Chief Information Officer, House of Commons
Well, when you're using PIN to PIN, you are avoiding completely the current environment. That means you're using cellular technology to be on the air, wherever you are, and then you're sending that message. It's the same thing if you lose that BlackBerry and somebody uses it and can communicate on your behalf using PIN to PIN. You're totally avoiding the basic rule of why you want to use that technology. PIN to PIN is good for messaging something that is not confidential. You don't want to transmit reports using PIN to PIN. There may be some software out there, but believe me, the PIN to PIN is a very unsafe and unsecure technology.
12:05 p.m.
Liberal
Scott Andrews Liberal Avalon, NL
But people do use this, and on the Hill it's common wisdom that if you use this type of communication, it will not be tracked. It's off the grid. Is that something that concerns you and should we be looking at the technology to be able to trace that?
I have one other question. You can track SMS text messages, though...? You can retrieve those. Is that correct?
12:05 p.m.
Chief Information Officer, House of Commons
We have provided some caucuses on that point with a good explanation about mail communications, all the communications, and what is protected and what is not protected. I would be very pleased to send this to this committee, this particular documentation, but at the same time--and Madam O'Brien mentioned this--there are questions of responsibility and of what you intend to use for which purpose.
If you want to use those technologies to really, really do your day-to-day business, then you are completely avoiding the security measures we have in place at the House of Commons. That's why the committees and members of Parliament have to be cognizant of what is available, what is not available, and how you want to use this technology.
Whenever you are using PIN to PIN, you are using the cellular phone environment. How many of you call us and say, “Well, I'm on my cellular phone right now, so be careful on what you're telling me or what we're talking about”? PIN to PIN is exactly the same thing. If you believe that this technology could be the right one for you, then this is where you have to assess the risk of data technologies, but for me to tell you that using PIN to PIN using some software will be very secure, it's not...I can't tell you that. It's not.
12:05 p.m.
Liberal
Scott Andrews Liberal Avalon, NL
Yes, I get that, but my question was, shouldn't we be able to track that information on a server somewhere here in this building? Because it's available to us...and people are not all ethical when they use their communications, so....
12:05 p.m.
Chief Information Officer, House of Commons
Only the members can really answer that because, again, we've been trying to provide an open platform for members of Parliament to operate in, one that respects your uniqueness and the way you are conducting your business. Therefore, there are vehicles in place that are very secure and very organized. We do logging; we do this and we do that. There are other areas where I think we give members flexibility. There is the fact that members may have an auxiliary cellular phone and may have a separate, outside Internet address and different computers that are personal. I mean, you are the judge of that. I'm not here to impose a discipline on you.
12:05 p.m.
Clerk of the House of Commons, House of Commons
If I may, Mr. Chairman, with regard to the question of being able to track, which I take it is what Mr. Andrews is particularly interested in, the kinds of logs we keep and so forth really are done...again, coming back to this business application support, it's a question of recovering for people who've lost things and want a record of them. It is to recover for the sender, for the MP's office or the research bureau or whoever, what they might have lost or what they might need for archival purposes.

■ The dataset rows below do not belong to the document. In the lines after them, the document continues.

==> garnet: inputs <==
==> flow/design.v <==
module sw(i0, i1, i2, i3, o0, o1, o2, o3, clk, rst);
  input clk, rst;
  input [9:0] i0, i1, i2, i3;
  output [9:0] o0, o1, o2, o3;
	wire [9:0] co0, co1, co2, co3;  
	wire [3:0] req0, req1, req2, req3;  
	ib ib0(i0, co0, req0, ack0, full0, clk, rst);
	ib ib1(i1, co1, req1, ack1, full1, clk, rst);
	ib ib2(i2, co2, req2, ack2, full2, clk, rst);
	ib ib3(i3, co3, req3, ack3, full3, clk, rst);
	ackor ackor0(ack00, ack10, ack20, ack30, ack0);
	ackor ackor1(ack01, ack11, ack21, ack31, ack1);
	ackor ackor2(ack02, ack12, ack22, ack32, ack2);
	ackor ackor3(ack03, ack13, ack23, ack33, ack3);
	arb arb0(req0[0], req1[0], req2[0], req3[0], ack00, ack01, ack02, ack03, clk, rst);
	arb arb1(req0[1], req1[1], req2[1], req3[1], ack10, ack11, ack12, ack13, clk, rst);
	arb arb2(req0[2], req1[2], req2[2], req3[2], ack20, ack21, ack22, ack23, clk, rst);
	arb arb3(req0[3], req1[3], req2[3], req3[3], ack30, ack31, ack32, ack33, clk, rst);
	cb cb(co0, co1, co2, co3, o0, o1, o2, o3,
		{ack03, ack02, ack01, ack00}, {ack13, ack12, ack11, ack10},
		{ack23, ack22, ack21, ack20}, {ack33, ack32, ack31, ack30});
endmodule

So the approach, in terms of archiving and whatnot, is not one of saying that we want to systematically have a record of every communication in the event that we want to go back and forensically trace who said what to whom when. That's not what it's about. The purpose of it is to recover for people who might have lost their original communication, and that's why we've never explored the idea of trying the software you were talking about to track PIN-to-PIN numbers. That's part of the flexibility we give members, and it's up to members to decide how they want to use it.
12:10 p.m.
Conservative
The Chair Conservative Joe Preston
Thank you, Mr. Andrews. You are past seven minutes.
We'll go to Mr. Lukiwski, please.
12:10 p.m.
Conservative
Tom Lukiwski Conservative Regina—Lumsden—Lake Centre, SK
Thanks, Chair.
Thank you both, Monsieur Bard and Madam O'Brien, for being here.
One of the things we're trying to do or at least that I think is one of the primary objectives of this committee's study is to see if we can ensure that we can develop protocols that prevent this type of situation from happening in the future. My questions to you are along that line.
Does the House currently have the technological capability to put any locks on confidential reports? By that, I mean to prevent a confidential report from being forwarded on to someone else or printed off.
February 10th, 2011 / 12:10 p.m.
Chief Information Officer, House of Commons
Yes, absolutely. Some committees have used those technologies already. A lot of things currently exist that can really facilitate a lot of that.
I was explaining to Madam O'Brien earlier that at the preplanning stage for a report, the committee clerk, with the chair, and I suppose the committee members as well, decide on the format, the preparation, etc., okay? I think that's a very good vehicle because the committee has control of its report. I think we should really be working with the committee directorate to develop extra procedures, such as a set of questions we need to answer or ask at that point about securing the report.
If the report is of a very confidential nature, well, you may decide that you will not distribute the report electronically but will prepare physical copies and use watermark technologies--you would add a unique identifier for each member of Parliament who has a copy of that report.
You could also decide to password-protect this particular document. You can add properties, such as no copying and no printing, and so nobody can change a document.
You can also decide, as an example, to keep the document on a répertoire somewhere, where you can only access it from your environment. Then you can apply all kinds of protection and security and not use the e-mail system to distribute the document.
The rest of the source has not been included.